Wood Science and Technology

, Volume 53, Issue 2, pp 291–311 | Cite as

Challenges and opportunities in mimicking non-enzymatic brown-rot decay mechanisms for pretreatment of Norway spruce

  • Olav Aaseth HegnarEmail author
  • Barry Goodell
  • Claus Felby
  • Lars Johansson
  • Nicole Labbé
  • Keonhee Kim
  • Vincent G. H. Eijsink
  • Gry Alfredsen
  • Anikó Várnai


The recalcitrance bottleneck of lignocellulosic materials presents a major challenge for biorefineries, including second-generation biofuel production. Because of their abundance in the northern hemisphere, softwoods, such as Norway spruce, are of major interest as a potential feedstock for biorefineries. In nature, softwoods are primarily degraded by basidiomycetous fungi causing brown rot. These fungi employ a non-enzymatic oxidative system to depolymerize wood cell wall components prior to depolymerization by a limited set of hydrolytic and oxidative enzymes.

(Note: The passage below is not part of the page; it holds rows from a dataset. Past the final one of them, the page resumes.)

## flow/run.sh

```bash
#!/bin/bash
# OpenROAD 26Q1-2900-gdf79404cd8, Yosys 0.63+post, stock flow scripts
make -C /OpenROAD-flow-scripts/flow DESIGN_CONFIG=/design/flow/config.mk WORK_HOME=/design/flow/orfs finish
```

## flow/constraint.sdc

```tcl
current_design I2S

set clk_period 11.7
set clk_io_pct 0.2

create_clock -name clk0 -period $clk_period [get_ports {clk}]

set non_clock_inputs [all_inputs -no_clocks]
set_input_delay [expr $clk_period * $clk_io_pct] -clock clk0 $non_clock_inputs
set_output_delay [expr $clk_period * $clk_io_pct] -clock clk0 [all_outputs]
```

## flow/design.v

```verilog
module I2S(
  clk,
  rst_n,
  in_valid,
  SD,
  WS,
  out_valid,
  out_left,
  out_right
);
input clk, rst_n, in_valid;
input SD, WS;
output logic out_valid;
output logic [31:0] out_left, out_right;
logic [31:0] input_buffer;
logic WS_buffer; 
logic in_valid_buffer;
logic next_out_valid;  
logic [31:0] next_out;  
logic buffer_sufficient;  
  logic [31:0] input_count;
  always @(posedge clk, negedge rst_n) begin : seq_block
    if(!rst_n)begin
      input_buffer <= 0;
      out_valid <= 0;
      out_left <= 0;
      out_right <= 0;
      input_count <= 0;
    end
    else begin
      WS_buffer <= WS;
      in_valid_buffer <= in_valid;
      if(in_valid)begin
        input_buffer <= {input_buffer[30:0], SD};
        input_count <= {input_count[31:0], 1'b1};
      end
      else begin
        input_count <= 0;
        input_buffer <= 0;
      end
        out_valid <= next_out_valid;
        if(next_out_valid)begin
          if(WS_buffer)begin
            out_left <= 0;
            out_right <= next_out;
          end
          else begin
            out_left <= next_out;
            out_right <= 0;
          end
          if(in_valid) begin
            input_buffer <= {31'b0, SD};
            input_count <= 1;
          end
          else begin
            input_buffer <= 0;
            input_count <= 0;
          end
        end
        else begin
          out_left <= 0;
          out_right <= 0;
        end
      end
  end
  always_comb begin : comb_block
        buffer_sufficient = input_count >= 5;
        casez({WS_buffer, WS, in_valid_buffer, in_valid})
          4'b0000: next_out_valid = 0;
          4'b1100: next_out_valid = 0;
          4'b0011: next_out_valid = 0;
          4'b1111: next_out_valid = 0;
          4'b0001: next_out_valid = 0;
          4'b1101: next_out_valid = 0;
          4'b0010: next_out_valid = buffer_sufficient;
          4'b1110: next_out_valid = buffer_sufficient;
          4'b0111: next_out_valid = buffer_sufficient;
          4'b0101: next_out_valid = 0;
          4'b1000: next_out_valid = 0;
          4'b1011: next_out_valid = buffer_sufficient;
          4'b1001: next_out_valid = 0;
          4'b1010: next_out_valid = buffer_sufficient;
          default: next_out_valid = 1'bx;
        endcase
        next_out = input_buffer & input_count;
  end
endmodule
```

## flow/config.mk

```make
export PLATFORM = sky130hd
export DESIGN_NAME = I2S
export DESIGN_NICKNAME = I2S
export VERILOG_FILES = /design/flow/design.v
export SDC_FILE = /design/flow/constraint.sdc
export NUM_CORES = 4
export LEC_CHECK = 1
export CORE_UTILIZATION = 30
```

==> flow_summary.ini <==
; synthesis and place-and-route metrics
[yosys]
ys_top_cells_by_count = dfrtp_1 (129), nand2_1 (34), nor2_1 (31), nor3_1 (31)
yosysTopAreaCellShare_pct = 69.2
yosysTopAreaCell = dfrtp_1
ys.flop_type = dfrtp_1
edf_count = 2
synthTopLogicFamily = simple AND/OR/NAND/NOR gates
synthAoiAreaFrac_pct = 8.15
yosysMostFrequentCell = dfrtp_1
ys_sh_mux_pct = 0
synth-xor-area-share_pct = 0.188
syn_area_mm2 = 0.00467
syn_avg_cell_area_um2 = 12.7
synthArstFlopShare_pct = 98.5
synthAdderAreaFrac_pct = 0
ys_seq_share_pct = 70.5
simple_gate_area_share_pct = 18.1
synth_cell_type_count = 25
yosysCellCount = 367
ys_seq_elements = 131
yosysWarnings = 1
synthCells = 367
topCellsByArea = dfrtp_1 (69%), a21boi_2 (7.2%), and3_1 (3.6%)
ys_chip_area_mm2 = 0.00467

[placed_design]
port_buffers = 69
placedCellCount = 605
place_worst_setup_slack_ns = 6.96
dp_hpwl_um = 5600
dpl_cell_area_mm2 = 0.00552
gp_congestion = 0.786

[clock_network]
clockRootBuffer = clkbuf_16
cts_hold_buf = 0
cts_made_buffers = 17
cts_max_path_buffers = 2
clock_sinks = 131
post_cts_buffers = 0
ctsResizeCount = 0
cts_tree = done
htree_levels = 4
clk_latency_ns = 0.41
cts.clk_slew.worst_paths_ns = 0.06

[outcome]
outcome = finished, final reports clean

[min_path]
hold_class = flop to flop

[finish]
final_layout_size_suffix_gt1_share_pct = 16.5
fin_area_mm2 = 0.00609
flop_area_mm2 = 0.00329
area_delta_synth_final_pct = 30.5
final-comb-area_mm2 = 0.00124
fin_util_pct = 40.1
finalNonFillerCells = 636
fill_cells = 1416

[critical_path]
slowest_stage = clkdlybuf4s50_1
worstPathRequired_ns = 12.02
path_cells = clkdlybuf4s50_1 -> buf_4 -> or3b_1 -> o211ai_1 -> buf_4 -> nand2_2 -> buf_4 -> a21boi_0
crit_path_start_kind = primary input
cp_max_fo = 48
worstSetupEndpointType = flop
critPathArrivalTime_ns = 4.64
crit_top_cell = buf_4
cpPeakStageDelay_ns = 0.45
path_class = primary input to flop

[final_timing]
fin_crit_sh_pct = 36.9
fin_ws_ns = 7.38
finalClockSkew_ns = 0.00791
finalSetupTns_ns = 0
setup_viol = 0
slew_viol_final = 0
tightest_slew_ns = 0.832
hold_viol = 0
grt_setup_unrepaired = false
max_freq_ghz = 0.232
slew_headroom_pct = 44.1
whs_ns = 0.525
period_needed_ns = 4.32

[power_and_ir_drop]
finalPower_mw = 1.01
ir_worst_vdd_mv = 0.0903
internal_power_mw = 0.783
p_sw_mw = 0.231
combPwrFrac_pct = 4.6
power_density_mw_per_mm2 = 166
power_frac_clock_pct = 50.0
p_leak_nw = 2.74
swShare_pct = 22.8
seqPwrFrac_pct = 45.4

[floorplan]
num_rows = 45
die_w_um = 127
die.size.y_um = 127
dieArea_mm2 = 0.0161
fp_util_pct = 30.7
coreArea_mm2 = 0.0152
io_pins = 70

[route]
drc = 0
antenna_left = 0
wirelength_um = 9180
viasPerCell = 4.56
diodes = 0
drt_pre_antenna_iters = 4
first_iter_violations = 201
route.vias.total = 2899
wl_per_cell_um = 14.4

[global_route]
grt_pass1_wl_um = 15600
grt_start_max_net_pins = 66
grt_usage_pct = 12.6
antenna_found_initial = 0
overflow = 0
grt_pass1_vias = 3004

[job]
warning_count = 25
maxCapViolations = 0
## worst paths after layout
kind                                       from               end  slack (ns)  depth (start not counted)
worst min register to register  input_buffer[0]   input_buffer[1]        0.53                          1
worst max-delay path                   in_valid    input_count[1]        7.38                          8
worst min-delay path            input_buffer[0]   input_buffer[1]        0.53                          1
worst max register to register  input_count[15]  input_buffer[31]        9.28                          5
min in group asynchronous                 rst_n     out_right[19]        1.90                          1
max in group asynchronous                 rst_n   input_count[22]        8.22                          3
## per-layer routing
layer	routed length, um	track usage [%]	vias up
met5	0	0	-
met4	77	1.26	0
met3	420	3.65	5
met2	4110	18.4	61
met1	4570	20.0	1433
li1	-	-	1400
## logic make-up (layout without fill, tap and decap cells)
group,after synthesis,in the layout
compound gates,36,36
xor+xnor,1,1
buf+inv,29,110
flops,131,131
simple gates,170,170
module SMJ(
    hand_n0,
    hand_n1,
    hand_n2,
    hand_n3,
    hand_n4,
    out_data
);
input [5:0] hand_n0;
input [5:0] hand_n1;
input [5:0] hand_n2;
input [5:0] hand_n3;
input [5:0] hand_n4;
output logic [1:0] out_data;
logic [5:0] sorted_hand[4:0];
logic invalid_check[4:0];
logic invalid_term_exist;
logic tri_plus_pair;
logic seq_plus_pair;
logic is_honor [4:0];
Sort sort_ins(.in_num0 (hand_n0), .in_num1 (hand_n1), .in_num2 (hand_n2), .in_num3 (hand_n3),.in_num4 (hand_n4),
                .out_num0 (sorted_hand[0]), .out_num1 (sorted_hand[1]), .out_num2 (sorted_hand[2]), .out_num3 (sorted_hand[3]), .out_num4 (sorted_hand[4]));
always_comb begin
    for(int i=0;i<5;i++) begin
        is_honor[i] = (sorted_hand[i][5:4]==2'b00);
        invalid_check[i] = (is_honor[i] ? sorted_hand[i][3:0]>6 : sorted_hand[i][3:0]>8);
    end
    invalid_term_exist = invalid_check[0] || invalid_check[1] || invalid_check[2] || invalid_check[3] || invalid_check[4] || (sorted_hand[0]==sorted_hand[4]);
    tri_plus_pair = ((sorted_hand[0]==sorted_hand[1]) && (sorted_hand[2]==sorted_hand[4])) || ((sorted_hand[3]==sorted_hand[4]) && (sorted_hand[0]==sorted_hand[2]));
    seq_plus_pair = (sorted_hand[1]==sorted_hand[0]+1 && sorted_hand[2]==sorted_hand[1]+1 && sorted_hand[3]==sorted_hand[4] && !is_honor[0])
                || (sorted_hand[0]==sorted_hand[1] && sorted_hand[3]==sorted_hand[2]+1 && sorted_hand[4]==sorted_hand[3]+1 && !is_honor[2])
                || (sorted_hand[1]==sorted_hand[3] && sorted_hand[1]==sorted_hand[0]+1 && sorted_hand[4]==sorted_hand[3]+1 && !is_honor[0]);
    if(invalid_term_exist)begin
        out_data = 2'b01;
    end
    else if(tri_plus_pair)begin
        out_data = 2'b11;
    end
    else if(seq_plus_pair)begin
        out_data = 2'b10;
    end
    else begin
        out_data = 2'b00;
    end
end
endmodule
==> run.sh <==
#!/bin/bash
# OpenROAD 26Q1-2900-gdf79404cd8, Yosys 0.63+post, stock flow scripts
make -C /OpenROAD-flow-scripts/flow DESIGN_CONFIG=/design/flow/config.mk WORK_HOME=/design/flow/orfs finish
==> config.mk <==
export PLATFORM = sky130hd
export DESIGN_NAME = SMJ
export DESIGN_NICKNAME = SMJ
export VERILOG_FILES = /design/flow/design.v
export SDC_FILE = /design/flow/constraint.sdc
export NUM_CORES = 4
export LEC_CHECK = 1
export CORE_UTILIZATION = 40
==> constraint.sdc <==
current_design SMJ

set clk_period 17.4
set clk_io_pct 0.2

create_clock -name clk0 -period $clk_period

set non_clock_inputs [all_inputs -no_clocks]
set_input_delay [expr $clk_period * $clk_io_pct] -clock clk0 $non_clock_inputs
set_output_delay [expr $clk_period * $clk_io_pct] -clock clk0 [all_outputs]
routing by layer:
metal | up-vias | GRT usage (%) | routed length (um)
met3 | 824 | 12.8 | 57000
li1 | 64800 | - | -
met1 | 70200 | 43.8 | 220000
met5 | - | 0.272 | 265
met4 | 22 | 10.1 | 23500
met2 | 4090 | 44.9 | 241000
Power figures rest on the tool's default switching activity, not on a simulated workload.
[flow/run.sh]
#!/bin/bash
# OpenROAD 26Q1-2900-gdf79404cd8, Yosys 0.63+post, stock flow scripts
make -C /OpenROAD-flow-scripts/flow DESIGN_CONFIG=/design/flow/config.mk WORK_HOME=/design/flow/orfs finish
[flow/config.mk]
export PLATFORM = sky130hd
export DESIGN_NAME = DCT
export DESIGN_NICKNAME = DCT
export VERILOG_FILES = /design/flow/design.v
export SDC_FILE = /design/flow/constraint.sdc
export NUM_CORES = 4
export LEC_CHECK = 1
export CORE_UTILIZATION = 30
export SYNTH_HDL_FRONTEND = slang
[flow/constraint.sdc]
current_design DCT

set clk_period 24.7
set clk_io_pct 0.2

create_clock -name clk0 -period $clk_period [get_ports {clk}]

set non_clock_inputs [all_inputs -no_clocks]
set_input_delay [expr $clk_period * $clk_io_pct] -clock clk0 $non_clock_inputs
set_output_delay [expr $clk_period * $clk_io_pct] -clock clk0 [all_outputs]
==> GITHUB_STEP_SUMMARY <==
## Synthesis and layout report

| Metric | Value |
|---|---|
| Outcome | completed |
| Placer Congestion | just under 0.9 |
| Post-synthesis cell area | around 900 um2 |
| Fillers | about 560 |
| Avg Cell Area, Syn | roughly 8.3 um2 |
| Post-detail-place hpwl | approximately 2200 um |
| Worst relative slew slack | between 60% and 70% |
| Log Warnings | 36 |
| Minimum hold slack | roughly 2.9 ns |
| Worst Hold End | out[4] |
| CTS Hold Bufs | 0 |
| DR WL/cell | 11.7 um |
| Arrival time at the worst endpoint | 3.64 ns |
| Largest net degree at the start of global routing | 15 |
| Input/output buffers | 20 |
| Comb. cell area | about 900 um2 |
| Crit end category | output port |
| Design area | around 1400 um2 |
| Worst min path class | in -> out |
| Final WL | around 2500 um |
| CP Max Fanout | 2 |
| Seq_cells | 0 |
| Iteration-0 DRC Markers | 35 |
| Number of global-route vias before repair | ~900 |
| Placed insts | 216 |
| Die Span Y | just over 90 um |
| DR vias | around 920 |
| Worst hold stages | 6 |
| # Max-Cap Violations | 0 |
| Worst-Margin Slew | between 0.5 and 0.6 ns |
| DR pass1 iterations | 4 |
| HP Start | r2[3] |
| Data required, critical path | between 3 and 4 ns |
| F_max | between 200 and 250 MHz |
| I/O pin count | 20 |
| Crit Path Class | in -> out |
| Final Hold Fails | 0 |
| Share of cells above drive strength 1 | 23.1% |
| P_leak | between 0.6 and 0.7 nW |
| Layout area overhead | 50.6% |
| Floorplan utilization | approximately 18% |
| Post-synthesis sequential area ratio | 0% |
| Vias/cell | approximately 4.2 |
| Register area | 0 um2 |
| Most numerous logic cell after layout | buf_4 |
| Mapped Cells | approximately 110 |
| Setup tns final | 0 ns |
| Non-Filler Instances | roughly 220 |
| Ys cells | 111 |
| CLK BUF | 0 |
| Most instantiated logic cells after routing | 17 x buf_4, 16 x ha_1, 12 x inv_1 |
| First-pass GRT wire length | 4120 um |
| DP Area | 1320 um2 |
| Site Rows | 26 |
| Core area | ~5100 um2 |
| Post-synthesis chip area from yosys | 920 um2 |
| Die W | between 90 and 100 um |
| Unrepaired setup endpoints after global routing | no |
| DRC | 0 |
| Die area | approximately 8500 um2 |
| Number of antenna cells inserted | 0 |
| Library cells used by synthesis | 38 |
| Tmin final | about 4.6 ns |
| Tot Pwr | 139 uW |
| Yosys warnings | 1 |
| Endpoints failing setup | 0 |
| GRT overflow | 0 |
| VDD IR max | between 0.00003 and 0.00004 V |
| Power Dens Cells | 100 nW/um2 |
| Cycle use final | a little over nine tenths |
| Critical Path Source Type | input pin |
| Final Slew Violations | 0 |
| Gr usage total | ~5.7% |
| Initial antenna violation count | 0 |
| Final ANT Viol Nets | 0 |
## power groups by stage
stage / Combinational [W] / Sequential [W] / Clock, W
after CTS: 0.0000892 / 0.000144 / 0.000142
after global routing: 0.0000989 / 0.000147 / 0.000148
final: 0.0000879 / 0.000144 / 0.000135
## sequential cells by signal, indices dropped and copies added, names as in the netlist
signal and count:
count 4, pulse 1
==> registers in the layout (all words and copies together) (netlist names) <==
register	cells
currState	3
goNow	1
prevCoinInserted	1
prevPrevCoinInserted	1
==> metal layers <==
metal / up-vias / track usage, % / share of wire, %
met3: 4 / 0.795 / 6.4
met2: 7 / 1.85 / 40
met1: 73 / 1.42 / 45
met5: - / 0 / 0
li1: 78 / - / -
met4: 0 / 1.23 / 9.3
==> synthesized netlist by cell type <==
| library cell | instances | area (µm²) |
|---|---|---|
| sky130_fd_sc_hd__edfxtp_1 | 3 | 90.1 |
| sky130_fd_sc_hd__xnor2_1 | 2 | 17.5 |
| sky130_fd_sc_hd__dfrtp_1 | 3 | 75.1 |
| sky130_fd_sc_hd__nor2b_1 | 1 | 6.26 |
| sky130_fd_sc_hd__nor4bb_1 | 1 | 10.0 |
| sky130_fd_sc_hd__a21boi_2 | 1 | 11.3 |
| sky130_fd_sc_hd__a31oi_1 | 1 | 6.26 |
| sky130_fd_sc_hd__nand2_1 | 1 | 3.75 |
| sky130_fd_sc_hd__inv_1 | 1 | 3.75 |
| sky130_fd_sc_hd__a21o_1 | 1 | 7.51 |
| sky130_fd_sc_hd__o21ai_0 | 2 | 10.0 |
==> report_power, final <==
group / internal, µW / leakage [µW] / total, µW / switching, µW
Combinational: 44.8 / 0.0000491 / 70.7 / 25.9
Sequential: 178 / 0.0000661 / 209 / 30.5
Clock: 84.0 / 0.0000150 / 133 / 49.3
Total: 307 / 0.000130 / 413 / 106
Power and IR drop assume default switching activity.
==> flow/design.v <==
`default_nettype none
module chipInterface(
	input logic [17:0] SW,
	input logic [3:0] KEY,
	input logic CLOCK_50,
	output logic [6:0] HEX0, HEX1, HEX2, HEX3, HEX4, HEX5, HEX6, HEX7,
	output logic [7:0] LEDG,
	output logic [7:0] VGA_R, VGA_G, VGA_B,
	output logic VGA_BLANK_N, VGA_CLK, VGA_SYNC_N,
	output logic VGA_VS, VGA_HS
);
	logic CoinInserted, StartGame, GradeIt, LoadShapeNow, GameWon, reset, debug;
	logic LoadNumGames, LoadGuess, LoadZnarlyZood, clearGame, displayMasterPattern;
	logic [1:0] CoinValue, ShapeLocation;
	logic [2:0] LoadShape;
	logic [3:0] NumGames, RoundNumber, Znarly, Zood, seenOutZood;
	logic [11:0] Guess, masterPattern;
	logic masterLoaded, ready, GameOver, gamePlaying, startGameNow, resetMaster, clearMaster, GameWonOut;
	logic [2:0] master0, master1, master2, master3;
	assign CoinValue = SW[17:16];
	assign CoinInserted = ~KEY[1];
	assign StartGame = ~KEY[2];
	assign Guess = SW[11:0];
	assign GradeIt = ~KEY[3];
	assign LoadShape = SW[2:0];
	assign ShapeLocation = SW[4:3];
	assign LoadShapeNow = ~KEY[3];
	assign debug = SW[15];
	assign reset = ~KEY[0];
	assign LEDG[0] = GameWon;
	assign LEDG[1] = GameOver;
	assign LEDG[2] = gamePlaying;
	assign LoadNumGames = 1;
	assign LoadGuess = gamePlaying;
	assign LoadZnarlyZood = gamePlaying;
	assign clearGame = resetMaster;
	assign masterPattern = {master3, master2, master1, master0};
	assign displayMasterPattern = debug;
	BCDtoSevenSegment zn(HEX3, Znarly);
	BCDtoSevenSegment zo(HEX2, Zood);
	BCDtoSevenSegment rn(HEX1, RoundNumber);
	BCDtoSevenSegment ng(HEX0, NumGames);
	topCoinAccept  tca(.*);
	loadMaster     lms(.*);
	GradeGuessTop  ggt(.*);
	game_playing   igp(.*);
	mastermindVGA mm(CLOCK_50, VGA_R, VGA_G, VGA_B, VGA_BLANK_N,
							VGA_CLK, VGA_SYNC_N, VGA_VS, VGA_HS,
							NumGames, LoadNumGames, RoundNumber, Guess,
							LoadGuess, Znarly, Zood, LoadZnarlyZood, 
							clearGame, masterPattern, displayMasterPattern, reset);
endmodule: chipInterface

Here, it is shown that Norway spruce pretreated with two species of brown-rot fungi yielded more than 250% increase in glucose release when treated with a commercial enzyme cocktail and that there is a good correlation between mass loss and the degree of digestibility. A series of experiments was performed aimed at mimicking the brown-rot pretreatment, using a modified version of the Fenton reaction. A small increase in digestibility after pretreatment was shown where the aim was to generate reactive oxygen species within the wood cell wall matrix. Further experiments were performed to assess the possibility of performing pretreatment and saccharification in a single system, and the results indicated the need for a complete separation of oxidative pretreatment and saccharification. A more severe pretreatment was also completed, which interestingly did not yield a more digestible material. It was concluded that a biomimicking approach to pretreatment of softwoods using brown-rot fungal mechanisms is possible, but that there are additional factors of the system that need to be known and optimized before serious advances can be made to compete with already existing pretreatment methods.



This work was financed by the Research Council of Norway 243663/E50 BioMim and the Norwegian Institute for Bioeconomy Research.

Supplementary material

226_2019_1076_MOESM1_ESM.docx (27 kb)
Supplementary material 1 (DOCX 26 kb)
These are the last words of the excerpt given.